# First ever attempt



## pauls51 (10/6/14)

WARNING: Extreme Beginner here!

So after plenty of reading I took the plunge and purchased a homebrew kit from my LHBS (Brewers Den). After considering how badly I sucked at science back at school, I thought i'd be best to stick to a basic brew so went with the Coopers draught. 

I tried to get fancy by "rehydrating" the yeast and failed at that, so after 20 minutes of not seeing anything happen I poured it into the fermenter and gave it a stir. Took an OG reading of 1040 and kept the brew in the laundry at a steady 16 - 18 degrees.

Had a mates wedding on the weekend and managed to score 80 carlton draught long necks (feeling pretty ordinary about that now that I have read about bottle capping twist off bottles) so spent yesterday bottling the brew (after seeing 2 consecutive days of the same reading - 1010 ) using carbonation drops.

So now I have my brew, wrapped in a blanket inside my laundry for the next 7 days before I move it to my garage where it is much cooler.. Is there anything I should be doing during this period to get the best out of the brew? Or is it set and forget?

I visited G&G over the weekend and picked up a ready to go American IPA and some Ale dry yeast. (I figured i should do a couple more brews before I start playing with hops, grains et al. ) I am wanting to attempt rehydrating the yeast again - What is the best way to do this or should I just sprinkle inside the fermenter? Also I'm lead to believe that fermentation will take alot longer with this brew - does that sound right?

Thanks all!


----------



## gsouth82 (10/6/14)

I always rehydrate my yeast and very rarely 'see' something happen.
The point of it is to wake the yeast up from their dormant (dry) state before chucking them in the deep end.
I rehydrate into a cup of water around 25-30 degrees (depending on the yeast) and leave for 30 minutes.
Some people add sugar or malt but from my understanding there's little point in doing that seeing though we're only talking about 30 minutes. This time isn't long enough for the yeast to wake up and begin eating the sugars.
In saying that though, it's like the old brewing saying...Ask 5 homebrewers how to rehydrate yeast, get 6 different answers.

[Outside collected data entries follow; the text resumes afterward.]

===== src/rtl/drive_sequencer_if.sv =====
// Drive sequencer bus: operator/sensor inputs and the frame/motor outputs.
// The master side supplies run/sensor; the sequencer (slave) drives the rest.
interface drive_sequencer_if;
    logic        run;
    logic [2:0]  sensor;
    logic [20:0] count_out;
    logic        frame_start;
    logic        dir_l;
    logic        dir_r;
    logic        motor_en;

    modport master (
        output run, sensor,
        input  count_out, frame_start, dir_l, dir_r, motor_en
    );

    modport slave (
        input  run, sensor,
        output count_out, frame_start, dir_l, dir_r, motor_en
    );
endinterface


===== src/rtl/drive_sequencer.sv =====
// Line-following drive sequencer: free-running PWM frame counter plus a
// frame-synchronous steering FSM that sets motor directions once per frame.
module drive_sequencer #(
    parameter int PERIOD       = 2000000,
    parameter int LOST_PERIODS = 50
) (
    input  logic              clk,
    input  logic              reset,
    drive_sequencer_if.slave  bus
);
    localparam int CW = 21;
    localparam int LW = $clog2(LOST_PERIODS + 1);

    typedef enum logic [2:0] {IDLE, FORWARD, TURN_LEFT, TURN_RIGHT, SEARCH, STOP} state_t;
    typedef enum logic [1:0] {NONE, LEFT, RIGHT} turn_t;

    logic          run_s1, run_s2;
    logic [2:0]    sen_s1, sen_s2;
    logic [CW-1:0] cnt;
    logic          frame_start;
    logic          frame_end;
    state_t        state, nxt_state, dec_state;
    turn_t         last_turn, nxt_turn, dec_turn;
    logic [LW-1:0] lost_cnt, nxt_lost;
    logic          dir_l, dir_r, motor_en;
    logic          nxt_l, nxt_r, nxt_en;

    always_ff @(posedge clk or posedge reset) begin
        if (reset) begin
            run_s1 <= 1'b0;
            run_s2 <= 1'b0;
            sen_s1 <= 3'b000;
            sen_s2 <= 3'b000;
        end else begin
            run_s1 <= bus.run;
            run_s2 <= run_s1;
            sen_s1 <= bus.sensor;
            sen_s2 <= sen_s1;
        end
    end

    assign frame_end = (cnt == CW'(PERIOD - 1));

    // frame_start registers frame_end, so it lines up with count_out = 0.
    always_ff @(posedge clk or posedge reset) begin
        if (reset) begin
            cnt         <= '0;
            frame_start <= 1'b0;
        end else begin
            cnt         <= frame_end ? '0 : cnt + CW'(1);
            frame_start <= frame_end;
        end
    end

    always_comb begin
        dec_state = SEARCH;
        dec_turn  = last_turn;
        case (sen_s2)
            3'b010, 3'b101, 3'b111: begin dec_state = FORWARD;    dec_turn = NONE;  end
            3'b100, 3'b110:         begin dec_state = TURN_LEFT;  dec_turn = LEFT;  end
            3'b001, 3'b011:         begin dec_state = TURN_RIGHT; dec_turn = RIGHT; end
            default: ;
        endcase
    end

    always_comb begin
        nxt_state = state;
        nxt_turn  = last_turn;
        nxt_lost  = lost_cnt;
        if (!run_s2) begin
            nxt_state = IDLE;
        end else if (frame_end) begin
            if (sen_s2 != 3'b000) begin
                nxt_state = dec_state;
                nxt_turn  = dec_turn;
                nxt_lost  = '0;
            end else begin
                case (state)
                    SEARCH: begin
                        if (lost_cnt == LW'(LOST_PERIODS - 1))
                            nxt_state = STOP;
                        if (lost_cnt != LW'(LOST_PERIODS))
                            nxt_lost = lost_cnt + LW'(1);
                    end
                    STOP:    ;
                    default: nxt_state = SEARCH;
                endcase
            end
        end
    end

    // Outputs come from the next state so a new direction appears exactly at count_out = 0.
    always_comb begin
        nxt_l  = 1'b0;
        nxt_r  = 1'b0;
        nxt_en = 1'b0;
        case (nxt_state)
            FORWARD:    begin nxt_l = 1'b1; nxt_r = 1'b0; nxt_en = 1'b1; end
            TURN_LEFT:  begin nxt_l = 1'b0; nxt_r = 1'b0; nxt_en = 1'b1; end
            TURN_RIGHT: begin nxt_l = 1'b1; nxt_r = 1'b1; nxt_en = 1'b1; end
            SEARCH: begin
                nxt_en = 1'b1;
                case (nxt_turn)
                    LEFT:    begin nxt_l = 1'b0; nxt_r = 1'b0; end
                    RIGHT:   begin nxt_l = 1'b1; nxt_r = 1'b1; end
                    default: begin nxt_l = 1'b1; nxt_r = 1'b0; end
                endcase
            end
            default: ;
        endcase
    end

    always_ff @(posedge clk or posedge reset) begin
        if (reset) begin
            state     <= IDLE;
            last_turn <= NONE;
            lost_cnt  <= '0;
            dir_l     <= 1'b0;
            dir_r     <= 1'b0;
            motor_en  <= 1'b0;
        end else begin
            state     <= nxt_state;
            last_turn <= nxt_turn;
            lost_cnt  <= nxt_lost;
            dir_l     <= nxt_l;
            dir_r     <= nxt_r;
            motor_en  <= nxt_en;
        end
    end

    assign bus.count_out   = cnt;
    assign bus.frame_start = frame_start;
    assign bus.dir_l       = dir_l;
    assign bus.dir_r       = dir_r;
    assign bus.motor_en    = motor_en;
endmodule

Also, i'd leave the bottled brew inside where its a little warmer for 2 weeks before moving it.


----------



## Trickymac (10/6/14)

hey pauls51
heres a link to rehydrating yeast
https://www.youtube.com/watch?v=SL92Bd4kfbQ

although im a fairly newish brewer (6 months)ive been bottle capping both twist off bottles and non twist bottles....no difference, if anything the twist top bottles seal better
happy brewing mate


----------



## mkstalen (10/6/14)

Before I started using liquid yeasts I just sprinkled on the dry ones. Couldn't be arsed with the extra step of re-hydrating, and I never had an issue with fermentation.

From another forum:
Dry yeast should be rehydrated in blood warm water for 5 to 15 minutes before pitching. "proofing" dry yeast will result in a substantially larger colony at pitching. Pitching unhydrated yeast into wort needlessly, sadly and mercilessly kills perhaps 30% upon impact.

However..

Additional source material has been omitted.